Troubleshoot bottlenecks in Dataflow

A bottleneck occurs when one step, stage, or worker slows down the overall job. Bottlenecks can lead to idle workers and increased latency.

If Dataflow detects a bottleneck, the job graph shows an alert, and the Step Info panel lists the kind of bottleneck and the cause, if known. Dataflow also exports bottleneck detection information to a Stackdriver metric, which presents the data as a timeseries. This lets you view bottlenecks over time or in the past.

Understand bottlenecks

When Dataflow runs a streaming pipeline, the job consists of a series of components, such as streaming shuffles, user-defined function (DoFn) processing threads, and persistent state checkpointing. To facilitate the flow of data, Dataflow uses queues to connect these components. Data is pushed from upstream to downstream.

In many pipelines, the overall throughput capacity is constrained by a single component, creating a bottleneck in the pipeline.

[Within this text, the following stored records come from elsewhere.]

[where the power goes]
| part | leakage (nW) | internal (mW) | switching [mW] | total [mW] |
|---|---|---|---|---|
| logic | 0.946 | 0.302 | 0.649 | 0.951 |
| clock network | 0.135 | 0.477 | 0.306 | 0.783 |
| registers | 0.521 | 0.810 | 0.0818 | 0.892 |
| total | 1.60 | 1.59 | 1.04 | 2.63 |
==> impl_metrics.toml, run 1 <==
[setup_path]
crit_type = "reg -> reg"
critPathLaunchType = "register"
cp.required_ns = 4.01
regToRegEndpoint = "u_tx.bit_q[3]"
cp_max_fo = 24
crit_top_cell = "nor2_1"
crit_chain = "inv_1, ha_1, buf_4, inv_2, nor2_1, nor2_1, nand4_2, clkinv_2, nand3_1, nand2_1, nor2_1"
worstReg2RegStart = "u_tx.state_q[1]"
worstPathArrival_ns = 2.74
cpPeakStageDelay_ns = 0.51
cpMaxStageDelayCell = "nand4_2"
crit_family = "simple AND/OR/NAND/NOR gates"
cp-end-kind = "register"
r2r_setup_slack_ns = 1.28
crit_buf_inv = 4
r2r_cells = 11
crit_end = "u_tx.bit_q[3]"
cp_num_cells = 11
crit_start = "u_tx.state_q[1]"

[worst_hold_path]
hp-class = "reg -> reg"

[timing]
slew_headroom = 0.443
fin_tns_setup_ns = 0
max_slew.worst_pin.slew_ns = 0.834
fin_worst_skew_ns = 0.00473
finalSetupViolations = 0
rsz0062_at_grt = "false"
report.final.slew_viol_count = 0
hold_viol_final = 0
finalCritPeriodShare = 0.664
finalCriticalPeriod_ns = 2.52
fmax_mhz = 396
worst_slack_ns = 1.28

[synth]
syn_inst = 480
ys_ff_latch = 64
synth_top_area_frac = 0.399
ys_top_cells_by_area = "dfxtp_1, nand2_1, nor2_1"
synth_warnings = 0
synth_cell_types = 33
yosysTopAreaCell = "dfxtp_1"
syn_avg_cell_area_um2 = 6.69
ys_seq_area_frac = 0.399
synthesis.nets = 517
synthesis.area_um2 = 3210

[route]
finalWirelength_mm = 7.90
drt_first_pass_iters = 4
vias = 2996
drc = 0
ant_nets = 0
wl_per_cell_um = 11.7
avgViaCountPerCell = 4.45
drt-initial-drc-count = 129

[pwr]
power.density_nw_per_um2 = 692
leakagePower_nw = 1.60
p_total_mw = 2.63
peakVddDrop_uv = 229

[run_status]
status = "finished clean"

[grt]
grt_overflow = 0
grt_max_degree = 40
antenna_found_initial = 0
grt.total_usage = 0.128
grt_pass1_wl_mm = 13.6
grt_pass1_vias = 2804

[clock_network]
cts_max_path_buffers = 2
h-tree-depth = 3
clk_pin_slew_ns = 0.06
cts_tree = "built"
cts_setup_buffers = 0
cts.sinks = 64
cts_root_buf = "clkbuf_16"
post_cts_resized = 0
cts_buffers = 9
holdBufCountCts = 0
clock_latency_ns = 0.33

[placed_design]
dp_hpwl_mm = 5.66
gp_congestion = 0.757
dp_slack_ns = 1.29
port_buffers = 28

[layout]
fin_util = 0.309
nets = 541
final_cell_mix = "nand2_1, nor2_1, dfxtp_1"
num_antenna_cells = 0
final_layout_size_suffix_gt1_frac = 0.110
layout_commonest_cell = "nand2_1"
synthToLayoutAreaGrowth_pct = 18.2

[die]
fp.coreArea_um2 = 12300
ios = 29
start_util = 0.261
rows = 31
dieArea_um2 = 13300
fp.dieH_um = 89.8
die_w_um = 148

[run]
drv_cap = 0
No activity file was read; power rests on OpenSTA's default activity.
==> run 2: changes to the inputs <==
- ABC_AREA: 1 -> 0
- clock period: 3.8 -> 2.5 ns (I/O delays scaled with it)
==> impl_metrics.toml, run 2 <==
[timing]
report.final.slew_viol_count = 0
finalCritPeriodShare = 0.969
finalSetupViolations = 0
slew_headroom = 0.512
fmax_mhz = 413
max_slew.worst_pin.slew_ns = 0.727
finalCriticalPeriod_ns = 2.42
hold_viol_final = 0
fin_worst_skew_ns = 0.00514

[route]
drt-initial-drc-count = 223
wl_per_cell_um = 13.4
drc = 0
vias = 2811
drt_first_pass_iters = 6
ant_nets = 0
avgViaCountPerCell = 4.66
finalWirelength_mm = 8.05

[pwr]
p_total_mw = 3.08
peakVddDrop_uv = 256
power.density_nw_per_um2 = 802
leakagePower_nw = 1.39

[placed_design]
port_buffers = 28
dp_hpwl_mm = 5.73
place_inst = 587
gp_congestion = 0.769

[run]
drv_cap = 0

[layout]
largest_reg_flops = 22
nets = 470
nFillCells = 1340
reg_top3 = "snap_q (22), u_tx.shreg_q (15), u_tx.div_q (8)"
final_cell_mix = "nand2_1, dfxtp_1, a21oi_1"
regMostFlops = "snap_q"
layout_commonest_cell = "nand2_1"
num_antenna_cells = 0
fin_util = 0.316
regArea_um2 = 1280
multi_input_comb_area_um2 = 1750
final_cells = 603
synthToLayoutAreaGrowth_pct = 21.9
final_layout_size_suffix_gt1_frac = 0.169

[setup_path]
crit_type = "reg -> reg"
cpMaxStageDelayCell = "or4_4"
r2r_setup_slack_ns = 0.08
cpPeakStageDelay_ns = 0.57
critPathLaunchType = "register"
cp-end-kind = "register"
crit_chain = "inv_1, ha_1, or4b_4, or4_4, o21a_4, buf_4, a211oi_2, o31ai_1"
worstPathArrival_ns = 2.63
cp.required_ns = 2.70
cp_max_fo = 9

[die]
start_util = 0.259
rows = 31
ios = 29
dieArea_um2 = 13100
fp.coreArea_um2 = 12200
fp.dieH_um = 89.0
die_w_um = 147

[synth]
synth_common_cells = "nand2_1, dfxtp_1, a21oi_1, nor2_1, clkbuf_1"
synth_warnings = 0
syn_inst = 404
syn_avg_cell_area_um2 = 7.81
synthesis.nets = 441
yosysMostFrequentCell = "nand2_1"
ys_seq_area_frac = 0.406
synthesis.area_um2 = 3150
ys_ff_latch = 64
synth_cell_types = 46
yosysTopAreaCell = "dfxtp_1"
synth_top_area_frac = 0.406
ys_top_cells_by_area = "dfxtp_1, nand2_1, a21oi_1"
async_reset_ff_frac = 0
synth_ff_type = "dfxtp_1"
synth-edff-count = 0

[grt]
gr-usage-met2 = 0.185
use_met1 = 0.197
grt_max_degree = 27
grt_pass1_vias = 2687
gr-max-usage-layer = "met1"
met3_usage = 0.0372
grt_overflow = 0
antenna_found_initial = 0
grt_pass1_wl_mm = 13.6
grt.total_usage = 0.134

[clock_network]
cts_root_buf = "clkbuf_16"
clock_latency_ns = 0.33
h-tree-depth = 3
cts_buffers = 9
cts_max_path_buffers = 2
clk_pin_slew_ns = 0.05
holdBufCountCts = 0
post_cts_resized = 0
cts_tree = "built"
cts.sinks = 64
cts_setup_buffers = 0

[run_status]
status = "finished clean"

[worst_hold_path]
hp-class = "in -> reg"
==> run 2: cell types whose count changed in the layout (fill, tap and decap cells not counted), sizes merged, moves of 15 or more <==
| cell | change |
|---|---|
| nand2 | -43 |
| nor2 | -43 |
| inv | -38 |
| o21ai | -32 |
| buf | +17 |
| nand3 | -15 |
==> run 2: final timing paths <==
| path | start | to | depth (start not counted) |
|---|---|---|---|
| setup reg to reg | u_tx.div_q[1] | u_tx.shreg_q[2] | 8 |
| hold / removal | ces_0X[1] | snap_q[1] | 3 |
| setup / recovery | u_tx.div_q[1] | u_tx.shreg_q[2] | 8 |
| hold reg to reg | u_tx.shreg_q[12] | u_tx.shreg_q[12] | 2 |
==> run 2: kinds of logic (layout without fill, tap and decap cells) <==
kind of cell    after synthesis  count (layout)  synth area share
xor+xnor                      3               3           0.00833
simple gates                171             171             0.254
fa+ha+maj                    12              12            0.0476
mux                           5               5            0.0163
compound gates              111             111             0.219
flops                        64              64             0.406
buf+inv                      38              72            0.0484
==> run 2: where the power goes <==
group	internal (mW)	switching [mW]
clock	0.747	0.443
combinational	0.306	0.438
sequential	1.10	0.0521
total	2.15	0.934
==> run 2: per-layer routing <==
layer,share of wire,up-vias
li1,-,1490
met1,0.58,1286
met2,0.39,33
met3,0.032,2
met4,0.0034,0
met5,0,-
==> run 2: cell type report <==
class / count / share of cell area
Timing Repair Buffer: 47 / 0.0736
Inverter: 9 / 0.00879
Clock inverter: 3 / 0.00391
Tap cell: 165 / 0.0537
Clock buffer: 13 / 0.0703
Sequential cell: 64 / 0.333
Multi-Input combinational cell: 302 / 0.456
--- config.mk ---
export PLATFORM = sky130hd
export DESIGN_NAME = bit_stream_serializer
export DESIGN_NICKNAME = d
export VERILOG_FILES = /design/src/rtl/bit_stream_serializer.sv
export SDC_FILE = /design/constraint.sdc
export NUM_CORES = 1
export LEC_CHECK = 0
export BUFFER_PORTS_ARGS = -buffer_cell sky130_fd_sc_hd__buf_2
export CORE_MARGIN = 5
export CORE_UTILIZATION = 50
export CTS_BUF_LIST = sky130_fd_sc_hd__clkbuf_16
export DETAILED_ROUTE_END_ITERATION = 8
export PLACE_DENSITY = 0.82
export SLEW_MARGIN = 30
export SYNTH_ARGS = -nofsm -noshare
export SYNTH_HDL_FRONTEND = slang
export SYNTH_SLANG_ARGS = --single-unit
--- constraint.sdc ---
create_clock -name clk -period 3 [get_ports clk]
set_clock_uncertainty 0.1 [all_clocks]
set_input_delay 0.3 -clock clk [delete_from_list [all_inputs] [get_ports clk]]
set_output_delay 0.3 -clock clk [all_outputs]
set_load 0.005 [all_outputs]
--- src/rtl/bit_stream_serializer.sv ---
// Parallel-to-serial stage with a one-word holding register, valid/ready intake,
// a bit-valid qualifier, an end-of-frame strobe and optional idle cycles between frames.
module bit_stream_serializer #(
   parameter int unsigned WIDTH     = 8,
   parameter bit          MSB_FIRST = 1'b1,
   parameter int unsigned FRAME_GAP = 0
) (
   input  logic             clk,
   input  logic             reset,
   input  logic             flush_i,
   input  logic             in_valid_i,
   output logic             in_ready_o,
   input  logic [WIDTH-1:0] in_data_i,
   output logic             bit_out_o,
   output logic             bit_valid_o,
   output logic             frame_last_o,
   output logic             busy_o
);

   localparam logic [4:0] LastIdx = 5'(WIDTH - 1);
   localparam logic [3:0] GapInit = (FRAME_GAP > 0) ? 4'(FRAME_GAP - 1) : 4'd0;

   typedef enum logic [1:0] {StIdle, StShift, StGap} state_e;

   state_e             state_q, state_d;
   logic [WIDTH-1:0]   hold_q, hold_d;
   logic               hold_full_q, hold_full_d;
   logic [WIDTH-1:0]   shreg_q, shreg_d;
   logic [4:0]         bitcnt_q, bitcnt_d;
   logic [3:0]         gapcnt_q, gapcnt_d;
   logic               load;
   logic               last_bit;

   assign in_ready_o = ~hold_full_q;
   assign last_bit   = (bitcnt_q == LastIdx);

   always_comb begin
      state_d     = state_q;
      hold_d      = hold_q;
      hold_full_d = hold_full_q;
      shreg_d     = shreg_q;
      bitcnt_d    = bitcnt_q;
      gapcnt_d    = gapcnt_q;
      load        = 1'b0;

      if (in_valid_i && in_ready_o) begin
         hold_d      = in_data_i;
         hold_full_d = 1'b1;
      end

      case (state_q)
         StIdle: begin
            if (hold_full_q) load = 1'b1;
         end
         StShift: begin
            shreg_d  = MSB_FIRST ? {shreg_q[WIDTH-2:0], 1'b0} : {1'b0, shreg_q[WIDTH-1:1]};
            bitcnt_d = bitcnt_q + 5'd1;
            if (last_bit) begin
               bitcnt_d = '0;
               if (FRAME_GAP > 0) begin
                  state_d  = StGap;
                  gapcnt_d = GapInit;
               end else if (hold_full_q) begin
                  load = 1'b1;
               end else begin
                  state_d = StIdle;
               end
            end
         end
         StGap: begin
            if (gapcnt_q == 4'd0) begin
               if (hold_full_q) load = 1'b1;
               else state_d = StIdle;
            end else begin
               gapcnt_d = gapcnt_q - 4'd1;
            end
         end
         default: state_d = StIdle;
      endcase

      // Load never coincides with accept: it needs a full hold, accept an empty one.
      if (load) begin
         shreg_d     = hold_q;
         bitcnt_d    = '0;
         hold_full_d = 1'b0;
         state_d     = StShift;
      end

      if (flush_i) begin
         state_d     = StIdle;
         hold_full_d = 1'b0;
         bitcnt_d    = '0;
         gapcnt_d    = '0;
      end
   end

   always_ff @(posedge clk or negedge reset) begin
      if (!reset) begin
         state_q     <= StIdle;
         hold_q      <= '0;
         hold_full_q <= 1'b0;
         shreg_q     <= '0;
         bitcnt_q    <= '0;
         gapcnt_q    <= '0;
      end else begin
         state_q     <= state_d;
         hold_q      <= hold_d;
         hold_full_q <= hold_full_d;
         shreg_q     <= shreg_d;
         bitcnt_q    <= bitcnt_d;
         gapcnt_q    <= gapcnt_d;
      end
   end

   always_comb begin
      bit_valid_o  = (state_q == StShift);
      bit_out_o    = bit_valid_o & (MSB_FIRST ? shreg_q[WIDTH-1] : shreg_q[0]);
      frame_last_o = bit_valid_o & last_bit;
      busy_o       = hold_full_q | (state_q != StIdle);
   end

endmodule

==> impl_metrics.yaml <==
sta:
  min_period_ns: 1.88
  setup-violations-final: 0
  fmax_ghz: 0.532
  slew_viol_final: 0
  fin_tns_setup_ns: 0
  rsz0062_at_grt: "false"
  slew_headroom_pct: 50.2
  hold_viol: 0
  max_slew.worst_pin.slew_ns: 0.745
  fin_worst_hold_slack_ns: 0.173
  fin_crit_sh_pct: 62.6
critical_path:
  arrival_ns: 1.48
  cp_max_fo: 18
  timing_worst_setup_path_type: "flop to output pin"
  worstSetupStartpointType: "flop"
  end_kind: "output pin"
  required_ns: 2.60
clock_tree:
  htreeDepth: 1
  cts_tree: "built"
  insertion_delay_ns: 0.25
  cts_root_buf: "clkbuf_16"
  clkTransAtPathRegs_ns: 0.06
  ctsResizeCount: 0
  cts.path.max_buffers: 2
  numCtsBuffers: 3
  cts.sinks: 23
logic_synthesis:
  synth_compound_area_share_pct: 6.93
  muxShareOfSynthArea_pct: 22.9
  synthCells: 85
  synth_fp_nets: 98
  synth_top_family_by_area: "multiplexers"
  netlist_area_um2: 1080
  synth_top_area_share_pct: 53.1
  yosys_warnings: 0
  yosys.area_share.xor_xnor_pct: 0
  ys_async_sr_fraction_pct: 100
  synthAdderAreaFrac_pct: 1.15
  synth-main-ff-cell: "dfrtp_1"
  yosysMostFrequentCell: "dfrtp_1"
  avgSynthCellArea_um2: 12.7
  ys_ff_latch: 23
  ys_seq_area_share_pct: 53.1
  yosys.area.top_type: "dfrtp_1"
  synth.area.top_cells: "dfrtp_1 (53%), mux2_2 (23%), nand2b_1 (2.3%)"
  synth.distinct_cells: 26
  synth_common_cells: "dfrtp_1 (23), mux2_2 (22), inv_1 (4), nand2b_1 (4), nand3_1 (4)"
  synthSimpleGateAreaFrac_pct: 12.6
  synth_edf_count: 0
worst_hold_path:
  hold_class: "input port to flop"
drt:
  via_count: 706
  detail-route-antenna-nets: 0
  drt-pass1-iter-count: 4
  wirelength_um: 1800
  vias_per_cell: 5.47
  drc: 0
  drt_iter0_markers: 7
  wire_per_inst_um: 13.9
global_routing:
  antenna_found_initial: 0
  first_global_vias: 709
  grt_pass1_wl_um: 3200
  grt_usage_pct: 13.0
  grt_start_max_net_pins: 24
  grt_overflow: 0
job:
  max-cap-violations: 0
floorplanning:
  die_h_um: 56.6
  num_rows: 16
  die_w_um: 56.6
  core-area_um2: 2020
  die_area_um2: 3200
  start_util_pct: 53.6
  io_pins: 17
cells_and_area:
  area_growth_pct: 16.7
  stdcell_count: 129
  antennaDiodeCount: 0
  drive_above_1_share_pct: 42.2
  finalCoreUtilization_pct: 62.6
  fin_nets: 116
  postLayoutCellArea_um2: 1260
status:
  outcome: "completed"
place:
  io_buffers: 16
  place.gp.congestion: 0.739
  placed_area_um2: 1180
  place_inst: 124
  hpwlAfterDp_um: 1320
pwr:
  powerDensity_nw_per_um2: 671
  ir_worst_vdd_uv: 491
  leakagePower_uw: 0.000562
[area by class of cell]
cell class | instances | area [um^2]
repair buffers | 17 | 90.1
multi-input cells | 54 | 472
clock buffers | 3 | 75.1
flip-flops and latches | 23 | 576
clock inverters | 1 | 3.75
inverters | 4 | 15.0
well taps | 27 | 33.8
fillers | 169 | 757
[worst max-delay path, cell delays in order, from the launching register on]
cell     delay, ns
dfrtp_1       0.58
nor2_1        0.40
inv_1         0.10
buf_2         0.14
[kinds of logic after synthesis]
kind of cell | Yosys count
AO/OA/AOI/OAI | 11
adder cells (fa/ha/maj) | 1
buffers and inverters | 8
flip-flops | 23
multiplexers | 22
AND/OR/NAND/NOR | 20
[through the flow]
step	setup slack, ns	power, uW
6_report	1.12	848
5_1_grt	0.990	898
4_1_cts	1.12	857
3_5_place_dp	1.21	575
3_3_place_gp	1.27	563
2_1_floorplan	1.36	533
[what timing repair did]
item / CTS / global route
buffers inserted: 0 / 0
endpoints found under the setup margin: 0 / 0
hold buffers: 1 / 0
hold endpoints to repair: 23 / 0
[state kept, by name, summed over array words and instances (netlist names)]
| register | count |
|---|---|
| hold_q | 8 |
| state_q | 1 |
| shreg_q | 8 |
| bitcnt_q | 5 |
| hold_full_q | 1 |
[power by group]
group | switching (uW) | leakage (uW) | internal (uW)
registers | 37.2 | 0.000286 | 377
logic | 50.9 | 0.000233 | 102
clock network | 104 | 0.0000423 | 178
total | 192 | 0.000562 | 657
[cells in the final DEF, fill, tap and decap left out, types with 2 or more instances in the layout]
cell type and instances:
clkbuf_16 3, inv_1 5, nand3b_1 2, o31ai_1 2, mux2_2 22, buf_2 16, nor2_1 2, nand2_1 2
nand3_1 4, dfrtp_1 23, a21oi_1 3, nand2b_1 4
[routing by layer]
| metal | vias up | share of wire (%) | track usage [%] |
|---|---|---|---|
| met2 | 20 | 45 | 18.5 |
| met3 | 5 | 5.8 | 3.67 |
| met4 | 0 | 2.4 | 8.14 |
| li1 | 339 | - | - |
| met5 | - | 0 | 0 |
| met1 | 342 | 47 | 17.3 |
[path summary, 6_finish.rpt]
| check | startpoint | endpoint | slack (ns) | cells past startpoint |
|---|---|---|---|---|
| max in group asynchronous | reset | hold_q[0]$_DFFE_PN0P_ | 2.01 | 2 |
| min in group asynchronous | reset | hold_q[6]$_DFFE_PN0P_ | 0.45 | 2 |
| min reg2reg | hold_q[2]$_DFFE_PN0P_ | shreg_q[2]$_DFFE_PN0P_ | 0.40 | 1 |
| max reg2reg | bitcnt_q[0]$_DFFE_PN0P_ | shreg_q[5]$_DFFE_PN0P_ | 1.20 | 4 |
| max | state_q[0]$_DFFE_PN0P_ | busy_o | 1.12 | 3 |
| min | in_data_i[6] | hold_q[6]$_DFFE_PN0P_ | 0.17 | 2 |
No activity file was read; power rests on OpenSTA's default activity.
[src/rtl/typed_chan_arbiter.sv]
// Merges NCH per-channel FIFOs onto one registered, channel-tagged output stream.
// Latency: 2 edges from input handshake to out_valid; out_* hold while !out_ready; in_ready low when a FIFO is full.
module typed_chan_arbiter #(
  parameter int W        = 8,
  parameter int NCH      = 4,
  parameter int DEPTH    = 4,
  parameter int ARB_MODE = 0
) (
  input  logic                             clk,
  input  logic                             rst_n,
  input  logic [NCH-1:0]                   in_valid,
  output logic [NCH-1:0]                   in_ready,
  input  logic [NCH*W-1:0]                 in_data,
  output logic                             out_valid,
  input  logic                             out_ready,
  output logic [W-1:0]                     out_data,
  output logic [$clog2(NCH)-1:0]           out_chan,
  output logic [NCH*($clog2(DEPTH)+1)-1:0] fifo_cnt
);
  localparam int CHW = $clog2(NCH);
  localparam int PW  = $clog2(DEPTH);
  localparam int CW  = PW + 1;

  typedef logic [W-1:0] payload_t;
  typedef struct packed {
    logic [CHW-1:0] chan;
    payload_t       data;
  } out_rec_t;
  typedef enum logic {IDLE, SEND} state_t;

  payload_t       head_dat [NCH];
  logic [NCH-1:0] not_empty;
  logic [NCH-1:0] pop_vec;

  for (genvar c = 0; c < NCH; c++) begin : g_ch
    typedef logic [PW-1:0] ptr_t;
    typedef logic [CW-1:0] cnt_t;

    payload_t mem_q [DEPTH];
    ptr_t     wr_ptr_q, wr_ptr_d;
    ptr_t     rd_ptr_q, rd_ptr_d;
    cnt_t     cnt_q, cnt_d;
    logic     push;
    logic     pop;

    // Ready looks only at the registered count: a full FIFO never takes a word, even while popping.
    assign in_ready[c]            = (cnt_q != cnt_t'(DEPTH));
    assign push                   = in_valid[c] & in_ready[c];
    assign pop                    = pop_vec[c];
    assign not_empty[c]           = (cnt_q != '0);
    assign head_dat[c]            = mem_q[rd_ptr_q];
    assign fifo_cnt[c*CW +: CW]   = cnt_q;

    always_comb begin
      wr_ptr_d = wr_ptr_q;
      rd_ptr_d = rd_ptr_q;
      cnt_d    = cnt_q;
      if (push) wr_ptr_d = wr_ptr_q + ptr_t'(1);
      if (pop)  rd_ptr_d = rd_ptr_q + ptr_t'(1);
      case ({push, pop})
        2'b10:   cnt_d = cnt_q + cnt_t'(1);
        2'b01:   cnt_d = cnt_q - cnt_t'(1);
        default: cnt_d = cnt_q;
      endcase
    end

    always_ff @(posedge clk or negedge rst_n) begin
      if (!rst_n) begin
        wr_ptr_q <= '0;
        rd_ptr_q <= '0;
        cnt_q    <= '0;
      end else begin
        wr_ptr_q <= wr_ptr_d;
        rd_ptr_q <= rd_ptr_d;
        cnt_q    <= cnt_d;
      end
    end

    always_ff @(posedge clk) begin
      if (push) mem_q[wr_ptr_q] <= in_data[c*W +: W];
    end
  end

  logic [CHW-1:0] rr_q, rr_d;
  logic [CHW-1:0] grant;
  logic           any;

  // Round-robin: first non-empty channel above the last grant, else wrap to the lowest one.
  always_comb begin
    grant = '0;
    any   = 1'b0;
    if (ARB_MODE == 0) begin
      for (int i = 0; i < NCH; i++) begin
        if (!any && not_empty[i] && (i > int'(rr_q))) begin
          grant = CHW'(i);
          any   = 1'b1;
        end
      end
    end
    for (int i = 0; i < NCH; i++) begin
      if (!any && not_empty[i]) begin
        grant = CHW'(i);
        any   = 1'b1;
      end
    end
  end

  state_t   state_q, state_d;
  out_rec_t out_q, out_d;

  always_comb begin
    state_d = state_q;
    out_d   = out_q;
    rr_d    = rr_q;
    pop_vec = '0;
    if ((state_q == IDLE) || out_ready) begin
      if (any) begin
        pop_vec[grant] = 1'b1;
        out_d          = '{chan: grant, data: head_dat[grant]};
        rr_d           = grant;
        state_d        = SEND;
      end else begin
        state_d = IDLE;
      end
    end
  end

  always_ff @(posedge clk or negedge rst_n) begin
    if (!rst_n) begin
      state_q <= IDLE;
      out_q   <= '0;
      rr_q    <= CHW'(NCH - 1);
    end else begin
      state_q <= state_d;
      out_q   <= out_d;
      rr_q    <= rr_d;
    end
  end

  assign out_valid = (state_q == SEND);
  assign out_data  = out_q.data;
  assign out_chan  = out_q.chan;
endmodule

The rate at which data can move through a bottleneck limits how quickly the pipeline can accept and process input data.

For example, consider a pipeline where DoFn processing occurs downstream of a streaming shuffle. A queue between them buffers the shuffled but unprocessed data. If the DoFn processing can't consume data as quickly as the streaming shuffle produces it, then the queue grows. A prolonged bottleneck can cause the queue to reach its capacity. At that point, further shuffling is paused, and the backlog propagates upstream. Queues further upstream also accumulate backlogs, eventually causing a slowdown that extends to the data source, meaning the whole pipeline can't keep pace with the input.

When a bottleneck happens, a substantial portion of the pipeline might appear to be unhealthy, even though a single point in the pipeline is causing the backlog. This behavior can make it hard to debug bottlenecks. The goal of bottleneck detection is to identify the precise location and cause, eliminating guesswork, so that you can fix the root cause.

Dataflow detects a bottleneck when a delay exceeds the threshold of five minutes. If the delay doesn't cross this threshold, Dataflow doesn't detect a bottleneck.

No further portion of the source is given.